Hutchinson and Riggins, along with their Lincoln High teammates Toni Wallace and Mesie Jointer, joined an Aztecs program that went 10–18 the prior year. As a freshman in 1983–84, the 6 ft 3 in Hutchinson averaged 29.9 points per game, an NCAA Division I freshman scoring record. She added 10 rebounds and 6.2 steals per game, while starting in 29 of 30 games as a forward. Her 898 total points stood as a Division I freshman record for four decades until it was broken by JuJu Watkins (920) in 2024. The second-leading scorer in the country, Hutchinson was named a second-team All-American by the Shreveport Journal, and was voted their "Outstanding Freshman". She was also named Freshman of the Year by Women's Varsity Sports Magazine and Women's Basketball Yearbook. Hutchinson was a first-team all-conference selection in the WCAA, receiving the second-most votes behind Cheryl Miller of the USC Trojans.

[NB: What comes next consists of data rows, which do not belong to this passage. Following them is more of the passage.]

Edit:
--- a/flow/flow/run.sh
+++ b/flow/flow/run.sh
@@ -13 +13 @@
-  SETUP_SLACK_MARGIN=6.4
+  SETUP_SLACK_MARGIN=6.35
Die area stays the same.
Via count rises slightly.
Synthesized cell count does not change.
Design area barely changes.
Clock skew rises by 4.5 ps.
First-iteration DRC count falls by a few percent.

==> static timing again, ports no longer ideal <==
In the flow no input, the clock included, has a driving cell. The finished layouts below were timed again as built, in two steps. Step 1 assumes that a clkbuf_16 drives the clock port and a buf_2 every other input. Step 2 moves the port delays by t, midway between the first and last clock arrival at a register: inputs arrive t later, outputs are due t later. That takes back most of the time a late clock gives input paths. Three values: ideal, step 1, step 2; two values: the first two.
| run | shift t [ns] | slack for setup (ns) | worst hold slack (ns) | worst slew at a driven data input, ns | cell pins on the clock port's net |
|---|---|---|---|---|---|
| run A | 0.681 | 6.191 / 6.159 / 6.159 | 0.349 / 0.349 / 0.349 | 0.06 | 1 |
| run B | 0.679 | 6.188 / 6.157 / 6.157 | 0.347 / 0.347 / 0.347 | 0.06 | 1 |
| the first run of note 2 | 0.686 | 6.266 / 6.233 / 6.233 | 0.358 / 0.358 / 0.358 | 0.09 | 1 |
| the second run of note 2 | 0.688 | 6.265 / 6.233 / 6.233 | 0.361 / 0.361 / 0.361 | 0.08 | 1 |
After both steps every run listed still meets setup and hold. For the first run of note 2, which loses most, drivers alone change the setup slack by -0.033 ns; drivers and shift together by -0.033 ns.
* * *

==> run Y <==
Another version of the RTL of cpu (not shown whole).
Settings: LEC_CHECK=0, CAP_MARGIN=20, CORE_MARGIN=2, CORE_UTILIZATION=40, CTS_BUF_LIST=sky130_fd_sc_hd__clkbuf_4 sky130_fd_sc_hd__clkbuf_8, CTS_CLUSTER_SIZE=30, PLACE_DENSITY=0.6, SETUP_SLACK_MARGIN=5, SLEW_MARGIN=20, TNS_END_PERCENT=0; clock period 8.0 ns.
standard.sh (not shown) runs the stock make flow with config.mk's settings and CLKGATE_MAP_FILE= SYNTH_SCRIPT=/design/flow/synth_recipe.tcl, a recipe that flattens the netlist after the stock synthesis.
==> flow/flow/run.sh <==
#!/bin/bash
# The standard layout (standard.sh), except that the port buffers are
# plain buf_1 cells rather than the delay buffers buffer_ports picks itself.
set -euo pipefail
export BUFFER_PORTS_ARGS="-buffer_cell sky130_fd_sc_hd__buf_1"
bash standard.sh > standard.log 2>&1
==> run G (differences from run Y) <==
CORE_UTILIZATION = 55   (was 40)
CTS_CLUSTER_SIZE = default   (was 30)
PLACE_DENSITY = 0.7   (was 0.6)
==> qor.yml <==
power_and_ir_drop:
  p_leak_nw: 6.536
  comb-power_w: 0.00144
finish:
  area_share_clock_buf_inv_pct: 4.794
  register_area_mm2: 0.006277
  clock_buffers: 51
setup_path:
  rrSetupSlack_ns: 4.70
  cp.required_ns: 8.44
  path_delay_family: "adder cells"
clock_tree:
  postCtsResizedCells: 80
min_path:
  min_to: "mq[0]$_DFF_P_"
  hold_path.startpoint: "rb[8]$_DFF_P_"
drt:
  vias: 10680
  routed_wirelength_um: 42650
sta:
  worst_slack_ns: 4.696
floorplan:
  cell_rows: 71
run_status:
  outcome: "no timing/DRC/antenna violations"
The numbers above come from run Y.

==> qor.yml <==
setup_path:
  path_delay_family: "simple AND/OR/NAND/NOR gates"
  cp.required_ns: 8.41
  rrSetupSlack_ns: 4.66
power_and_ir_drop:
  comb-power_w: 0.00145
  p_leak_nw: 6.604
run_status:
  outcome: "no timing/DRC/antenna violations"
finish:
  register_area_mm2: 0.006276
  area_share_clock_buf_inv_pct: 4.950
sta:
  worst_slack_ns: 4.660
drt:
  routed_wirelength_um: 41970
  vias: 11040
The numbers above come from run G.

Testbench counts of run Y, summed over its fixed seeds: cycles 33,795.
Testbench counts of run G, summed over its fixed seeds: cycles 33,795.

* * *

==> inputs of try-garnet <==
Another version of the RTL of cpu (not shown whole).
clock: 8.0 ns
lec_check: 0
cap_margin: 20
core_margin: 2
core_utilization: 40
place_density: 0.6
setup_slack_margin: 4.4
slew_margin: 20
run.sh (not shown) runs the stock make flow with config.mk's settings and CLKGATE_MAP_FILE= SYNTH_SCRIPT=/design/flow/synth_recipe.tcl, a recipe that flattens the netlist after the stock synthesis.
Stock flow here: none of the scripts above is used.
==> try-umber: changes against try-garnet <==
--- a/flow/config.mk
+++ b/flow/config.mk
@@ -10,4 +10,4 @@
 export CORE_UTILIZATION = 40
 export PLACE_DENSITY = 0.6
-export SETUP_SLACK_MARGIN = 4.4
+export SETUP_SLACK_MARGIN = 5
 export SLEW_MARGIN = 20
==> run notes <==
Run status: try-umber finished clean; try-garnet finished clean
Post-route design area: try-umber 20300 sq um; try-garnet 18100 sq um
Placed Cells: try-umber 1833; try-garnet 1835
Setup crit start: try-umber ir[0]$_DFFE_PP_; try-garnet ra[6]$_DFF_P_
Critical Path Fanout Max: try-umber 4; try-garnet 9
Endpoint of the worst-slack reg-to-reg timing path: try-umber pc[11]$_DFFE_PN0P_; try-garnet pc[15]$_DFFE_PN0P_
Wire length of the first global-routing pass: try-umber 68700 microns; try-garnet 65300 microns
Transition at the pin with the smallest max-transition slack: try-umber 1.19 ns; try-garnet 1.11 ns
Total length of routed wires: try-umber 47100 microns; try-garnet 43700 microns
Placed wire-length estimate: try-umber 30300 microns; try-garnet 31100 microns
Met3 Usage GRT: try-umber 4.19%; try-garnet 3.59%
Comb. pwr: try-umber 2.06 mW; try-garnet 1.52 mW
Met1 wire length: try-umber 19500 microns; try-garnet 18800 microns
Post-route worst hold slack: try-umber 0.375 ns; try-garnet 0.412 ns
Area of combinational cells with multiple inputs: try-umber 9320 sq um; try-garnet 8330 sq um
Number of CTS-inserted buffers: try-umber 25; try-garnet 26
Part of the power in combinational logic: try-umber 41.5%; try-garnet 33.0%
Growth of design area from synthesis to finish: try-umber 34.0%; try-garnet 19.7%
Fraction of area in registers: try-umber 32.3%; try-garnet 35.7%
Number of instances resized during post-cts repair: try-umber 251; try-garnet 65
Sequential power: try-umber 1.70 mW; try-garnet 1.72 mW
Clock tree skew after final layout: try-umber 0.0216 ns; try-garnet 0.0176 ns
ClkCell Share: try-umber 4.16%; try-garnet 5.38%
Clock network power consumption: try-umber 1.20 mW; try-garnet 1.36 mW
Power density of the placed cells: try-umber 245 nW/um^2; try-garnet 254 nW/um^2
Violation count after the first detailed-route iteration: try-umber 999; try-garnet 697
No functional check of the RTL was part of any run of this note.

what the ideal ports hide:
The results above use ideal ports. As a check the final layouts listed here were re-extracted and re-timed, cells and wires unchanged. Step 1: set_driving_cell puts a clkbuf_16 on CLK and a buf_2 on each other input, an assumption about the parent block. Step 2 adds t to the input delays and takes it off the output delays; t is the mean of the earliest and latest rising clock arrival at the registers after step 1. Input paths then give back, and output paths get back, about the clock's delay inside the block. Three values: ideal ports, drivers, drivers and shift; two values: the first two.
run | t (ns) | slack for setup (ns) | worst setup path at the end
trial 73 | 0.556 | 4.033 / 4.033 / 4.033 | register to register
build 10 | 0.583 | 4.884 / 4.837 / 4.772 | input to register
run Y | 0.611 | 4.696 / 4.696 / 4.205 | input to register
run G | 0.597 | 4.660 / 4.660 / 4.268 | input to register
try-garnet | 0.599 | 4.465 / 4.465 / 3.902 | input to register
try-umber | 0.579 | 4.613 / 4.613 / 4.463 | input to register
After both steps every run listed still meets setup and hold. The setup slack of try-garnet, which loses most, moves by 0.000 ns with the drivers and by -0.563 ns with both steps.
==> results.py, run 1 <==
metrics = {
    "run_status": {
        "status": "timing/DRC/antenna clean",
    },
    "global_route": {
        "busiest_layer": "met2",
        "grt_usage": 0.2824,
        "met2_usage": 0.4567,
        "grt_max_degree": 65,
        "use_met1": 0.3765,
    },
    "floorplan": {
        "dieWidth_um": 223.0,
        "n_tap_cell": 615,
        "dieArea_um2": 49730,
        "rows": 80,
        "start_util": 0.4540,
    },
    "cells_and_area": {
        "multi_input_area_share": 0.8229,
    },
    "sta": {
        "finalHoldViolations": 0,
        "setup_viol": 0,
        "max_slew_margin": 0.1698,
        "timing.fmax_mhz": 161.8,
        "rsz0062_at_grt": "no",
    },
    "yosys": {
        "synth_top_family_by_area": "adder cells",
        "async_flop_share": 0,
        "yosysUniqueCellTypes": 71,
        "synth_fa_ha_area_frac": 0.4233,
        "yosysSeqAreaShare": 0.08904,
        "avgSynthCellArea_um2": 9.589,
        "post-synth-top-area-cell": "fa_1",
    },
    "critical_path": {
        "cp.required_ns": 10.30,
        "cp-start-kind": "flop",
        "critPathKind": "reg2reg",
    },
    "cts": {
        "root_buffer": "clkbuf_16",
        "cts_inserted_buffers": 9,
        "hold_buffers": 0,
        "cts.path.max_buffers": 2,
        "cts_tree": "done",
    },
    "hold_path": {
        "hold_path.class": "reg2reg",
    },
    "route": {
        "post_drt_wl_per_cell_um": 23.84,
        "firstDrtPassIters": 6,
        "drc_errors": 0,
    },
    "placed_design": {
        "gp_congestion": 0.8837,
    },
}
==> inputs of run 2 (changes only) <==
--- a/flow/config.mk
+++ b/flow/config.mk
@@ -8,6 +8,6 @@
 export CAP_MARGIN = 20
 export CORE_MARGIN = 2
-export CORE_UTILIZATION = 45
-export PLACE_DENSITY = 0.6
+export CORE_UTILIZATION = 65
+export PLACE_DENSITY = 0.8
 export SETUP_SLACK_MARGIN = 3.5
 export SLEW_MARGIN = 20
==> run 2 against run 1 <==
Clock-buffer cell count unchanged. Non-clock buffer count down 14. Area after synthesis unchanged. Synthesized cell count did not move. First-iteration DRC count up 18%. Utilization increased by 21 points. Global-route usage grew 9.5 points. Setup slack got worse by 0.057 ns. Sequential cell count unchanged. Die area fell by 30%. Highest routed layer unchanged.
Context: an optimization exercise on an open-source flow, tuned for small area, a short achievable clock period and few clock cycles. The choices shown serve that exercise and are no tape-out recipe.
Function was not checked in any run shown here: the RTL went through the layout flow alone.
Power and IR drop assume default switching activity.

==> design/flow/design.v <==
module fp_gt_s1 (
    input  wire [31:0] a,
    input  wire [31:0] b,
    output wire [7:0]  p
);
    wire a_nan = (a[30:23] == 8'hff) && (a[22:0] != 0);
    wire b_nan = (b[30:23] == 8'hff) && (b[22:0] != 0);
    wire zz    = (a[30:23] == 8'h00) && (b[30:23] == 8'h00);
    wire ok    = !a_nan && !b_nan && !zz;
    wire sa = a[31], sb = b[31];
    wire gh = a[30:15] > b[30:15];
    wire lh = a[30:15] < b[30:15];
    wire gl = a[14:0] > b[14:0];
    wire ll = a[14:0] < b[14:0];
    assign p = {ok && !sa && !sb,    
                ok && sa && sb,      
                ok && !sa && sb,     
                ok && sa && !sb,     
                gh, lh, gl, ll};
endmodule
module fp_gt_s2 (
    input  wire [7:0] p,
    output wire       a_gt_b,
    output wire       b_gt_a
);
    wire pp = p[7], nn = p[6], pn = p[5], np = p[4];
    wire gh = p[3], lh = p[2], gl = p[1], ll = p[0];
    wire mg = gh || (!lh && gl);
    wire ml = lh || (!gh && ll);
    assign a_gt_b = pn || (pp && mg) || (nn && ml);
    assign b_gt_a = np || (pp && ml) || (nn && mg);
endmodule
module peak_finder_fp (
    input clk,
    input rst_n,
    output reg [12:0] bram_addr,
    input wire [31:0] bram_data,
    output reg [0:0]  web,
    output wire [6:0] addrb,
    output wire [44:0] dinb,
    input wire [31:0] threshold,
    input wire        start,
    output reg        done
);
    localparam T_NONE = 3'd0, T_BF = 3'd1, T_B1 = 3'd2, T_BM = 3'd3, T_BL = 3'd4,
               T_TS = 3'd5, T_TP = 3'd6, T_FIN = 3'd7;
    localparam S_IDLE = 3'd0, S_BASE = 3'd1, S_RR = 3'd2, S_RRT = 3'd3,
               S_REP = 3'd4, S_FINW = 3'd5;
    localparam D_NB = 3'd0, D_TS = 3'd1, D_LNB = 3'd2, D_BF = 3'd3, D_FIN = 3'd4;
    reg [2:0] st;
    reg [2:0] tA, tB, tC, tD;
    reg [2:0] bc;           
    reg [1:0] cd;           
    reg       fb, m0, pg0;  
    reg       last, phantom;
    reg       rrt_last;
    reg [2:0] dt, dj;       
    reg [6:0] off;          
    reg [12:0] E;           
    reg [31:0] r1;          
    reg [7:0]  pw, pt;      
    reg [12:0] widx;
    reg [5:0]  cnt;         
    reg        cand;
    reg        SF;          
    reg [4:0]  S;           
    reg        lastc;       
    reg        PF, PL;      
    reg [4:0]  PS;
    assign addrb = {1'b0, cnt};
    assign dinb  = {widx, r1};
    wire [7:0] pw_n, pt_n;
    fp_gt_s1 c1w (.a(bram_data), .b(r1),        .p(pw_n));
    fp_gt_s1 c1t (.a(bram_data), .b(threshold), .p(pt_n));
    wire f_wr, f_rw, f_wt, f_tw;
    fp_gt_s2 c2w (.p(pw), .a_gt_b(f_wr), .b_gt_a(f_rw));
    fp_gt_s2 c2t (.p(pt), .a_gt_b(f_wt), .b_gt_a(f_tw));
    wire confirm = (tD == T_TS) || ((tD == T_TP) && f_wr);
    wire term    = confirm && (cnt == 6'd34);
    wire bl_issue  = (st == S_BASE) && (bc == 3'd1);
    wire op_ok     = (dt == D_TS) ? (cd == 2'd0) :
                     (dt == D_NB || dt == D_LNB) ? (cd != 2'd2) : 1'b1;
    wire rr_go     = (st == S_RR) && op_ok;
    wire xfer      = (tD == T_BF);
    function [2:0] top5(input [4:0] x);
        casez (x)
            5'b1????: top5 = 3'd4;
            5'b01???: top5 = 3'd3;
            5'b001??: top5 = 3'd2;
            5'b0001?: top5 = 3'd1;
            default:  top5 = 3'd0;
        endcase
    endfunction
    function [2:0] optype(input f, input [4:0] s, input l, input ph);
        optype = f ? D_NB : (|s) ? D_TS : l ? D_LNB : ph ? D_FIN : D_BF;
    endfunction
    wire [4:0] PS_clr = PS & ~(5'd1 << dj);
    reg        PF_n, PL_n;
    reg [4:0]  PS_n;
    always @(*) begin
        PF_n = PF; PS_n = PS; PL_n = PL;
        if (xfer) begin
            PF_n = SF; PS_n = S; PL_n = lastc;
        end else if (rr_go) begin
            case (dt)
                D_NB:  PF_n = 1'b0;
                D_TS:  PS_n = PS_clr;
                D_LNB: PL_n = 1'b0;
                default: ;
            endcase
        end
    end
    wire [2:0] dt_x = optype(SF, S, lastc, phantom);
    wire [2:0] dj_x = top5(S);
    wire [4:0] PS_c = (dt == D_TS) ? PS_clr : PS;
    wire [2:0] dt_c = optype(1'b0, PS_c, (dt == D_LNB) ? 1'b0 : PL, phantom);
    wire [2:0] dj_c = top5(PS_c);
    wire [2:0] dt_n = xfer ? dt_x : rr_go ? dt_c : dt;
    wire [2:0] dj_n = xfer ? dj_x : rr_go ? dj_c : dj;
    wire pg0_n = bl_issue ? m0 : pg0;
    wire st_rrt_n = rr_go && (dt == D_NB || dt == D_LNB);
    reg [6:0] off_n;
    always @(*) begin
        if (st_rrt_n) off_n = -7'sd53;
        else case (dt_n)
            D_NB:  off_n = pg0_n ? -7'sd59 : -7'sd58;
            D_TS:  off_n = -7'sd54 - {4'd0, dj_n};
            D_LNB: off_n = -7'sd52;
            default: off_n = 7'sd49;
        endcase
    end
    wire [12:0] rel_addr = E + {{6{off[6]}}, off};
    wire [12:0] inc_addr = bram_addr + 13'd1;
    always @(posedge clk) begin
        r1 <= bram_data;
        pw <= pw_n;
        pt <= pt_n;
        PF <= PF_n;
        PS <= PS_n;
        PL <= PL_n;
        pg0 <= pg0_n;
        dt <= dt_n;
        dj <= dj_n;
        off <= off_n;
        if (!rst_n) begin
            st <= S_IDLE;
            tA <= T_NONE; tB <= T_NONE; tC <= T_NONE; tD <= T_NONE;
            web <= 1'b0;
            done <= 1'b0;
            bram_addr <= 13'd0;
            cd <= 2'd0;
        end else begin
            tB <= tA;
            tC <= tB;
            tD <= tC;
            web <= 1'b0;
            done <= 1'b0;
            if (cd != 2'd0) cd <= cd - 2'd1;
            if (tB == T_TS || tB == T_TP) widx <= bram_addr;
            case (tD)
                T_BF: begin
                    S <= 5'd0;
                    cand <= f_wt;
                end
                T_B1: begin
                    SF <= cand & f_rw;
                    cand <= f_wt & f_wr;
                end
                T_BM: begin
                    S <= {S[3:0], cand & f_rw};
                    cand <= f_wt & f_wr;
                end
                T_BL: begin
                    S <= {S[3:0], cand & f_rw};
                    lastc <= f_wt & f_wr;
                end
                T_FIN: done <= 1'b1;
                default: ;
            endcase
            if (confirm) begin
                if (cnt == 6'd34) done <= 1'b1;
                else web <= 1'b1;
            end
            if (web) cnt <= cnt + 6'd1;
            tA <= T_NONE;
            case (st)
                S_IDLE: begin
                    if (start) begin
                        bram_addr <= 13'd899;
                        tA <= T_BF;
                        bc <= 3'd5;
                        st <= S_BASE;
                        fb <= 1'b1; m0 <= 1'b0;
                        last <= 1'b0; phantom <= 1'b0;
                        SF <= 1'b0; S <= 5'd0; lastc <= 1'b0;
                        cnt <= 6'd0;
                    end
                end
                S_BASE: begin
                    bram_addr <= inc_addr;
                    bc <= bc - 3'd1;
                    tA <= (bc == 3'd1) ? T_BL : (tA == T_BF) ? T_B1 : T_BM;
                    if (bc == 3'd1) begin
                        st <= S_RR;
                        E <= inc_addr;
                        m0 <= fb;
                        fb <= 1'b0;
                        if (bram_addr == 13'd8164) last <= 1'b1;
                    end
                end
                S_RR: begin
                    if (op_ok) begin
                        case (dt)
                            D_NB: begin  
                                bram_addr <= rel_addr;
                                rrt_last <= 1'b0;
                                st <= S_RRT;
                            end
                            D_TS: begin
                                bram_addr <= rel_addr;
                                tA <= T_TS;
                                cd <= 2'd2;
                                st <= S_REP;
                            end
                            D_LNB: begin  
                                bram_addr <= rel_addr;
                                rrt_last <= 1'b1;
                                st <= S_RRT;
                            end
                            D_BF: begin
                                bram_addr <= rel_addr;
                                tA <= T_BF;
                                bc <= 3'd4;
                                st <= S_BASE;
                                if (last) phantom <= 1'b1;
                            end
                            default: begin
                                tA <= T_FIN;
                                st <= S_FINW;
                            end
                        endcase
                    end
                end
                S_RRT: begin
                    bram_addr <= rrt_last ? rel_addr : inc_addr;
                    tA <= T_TP;
                    cd <= 2'd2;
                    st <= S_REP;
                end
                S_REP: st <= S_RR;
                S_FINW: begin
                    if (tD == T_FIN) st <= S_IDLE;
                end
                default: st <= S_IDLE;
            endcase
            if (term) begin
                st <= S_IDLE;
                tA <= T_NONE; tB <= T_NONE; tC <= T_NONE; tD <= T_NONE;
            end
        end
    end
endmodule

She set the Aztecs single-game scoring record with 46 points against Cal State Fullerton, including 35 in the second half. In the first of two matchups against the Trojans' Miller, Hutchinson had 41 points and five steals on the road compared to Miller's 36 points, 17 rebounds and six assists. In their rematch in a sold-out Peterson Gym at San Diego State, Hutchinson outscored Miller 29–28. The Aztecs lost both times to the eventual national champion USC. The Aztecs finished the season 24–6, and were selected for the 1984 NCAA tournament, the first NCAA tournament invite in the program's history.

In 1984–85, Hutchinson was named a preseason All-American by Street & Smith; however, she underwent multiple knee surgeries during the season. She injured her left knee against Southern Illinois while chasing Petra Jackson on a breakaway in December 1984. Days later on December 19, Hutchinson had arthroscopic surgery to remove torn ligaments, and was expected to be out for three to four weeks. She returned on January 4, 1985, missing just four games. She scored 26 points in 19 minutes off the bench in a 112–37 blowout win over Hardin-Simmons. Over the next two months, Hutchinson was in and out of the lineup. She reinjured her knee on February 23 against USC, limiting her to 12 points in 19 minutes in a 90–77 loss to the Trojans. She required reconstructive surgery in March, and was expected to be sidelined for 9–12 months while recovering. Hutchinson played in 21 games during the season, averaging a team-leading 17 points per game while playing only 18 minutes per contest. She was named a third-team All-American by the Shreveport Journal.

After failing classes in the 1985 spring semester, Hutchinson was academically ineligible for the fall semester, and dropped out of San Diego State. She likely would have missed the 1985–86 season as a redshirt due to her injury. She spent a year in junior college at Palomar College in San Marcos, California, leaving in spring 1986 to play professionally.

==Professional career==
Hutchinson played professionally in Europe, including Italy and Switzerland.

==U.S. national team==
Hutchinson was not permitted to participate in the trials for the 1984 Olympics. According to the Amateur Basketball Association of the United States of America (ABAUSA, now USA Basketball), she did not submit her letter of intent by February 15, 1984. Her application would have been required by mid-March. They said that the letter of intent was mailed to Hutchinson on October 25, 1983, with a carbon copy sent to Riggins. He said they did not receive the mail, and did not learn about the forms until after the February deadline. He contacted ABAUSA in mid-March, but their stories differ about their call. ABAUSA said that Riggins said he had forgotten about the application, and asked where to send it. However, Riggins said he did not receive any mail, and called to ask how Hutchinson could get qualified. He appealed the case, but it was rejected by ABAUSA.

Previously, Hutchinson was on the U.S. junior national team that competed in Cuba in 1981. She participated in the National Sports Festival (later known as the U.S. Olympic Festival) in 1983, where she was the leading scorer and named to the all-tournament team. She accepted an invitation to trials for the 1983 Pan American Games, but backed out on the day she was due to arrive in camp because she could not afford the trip from Birmingham to Colorado Springs, Colorado.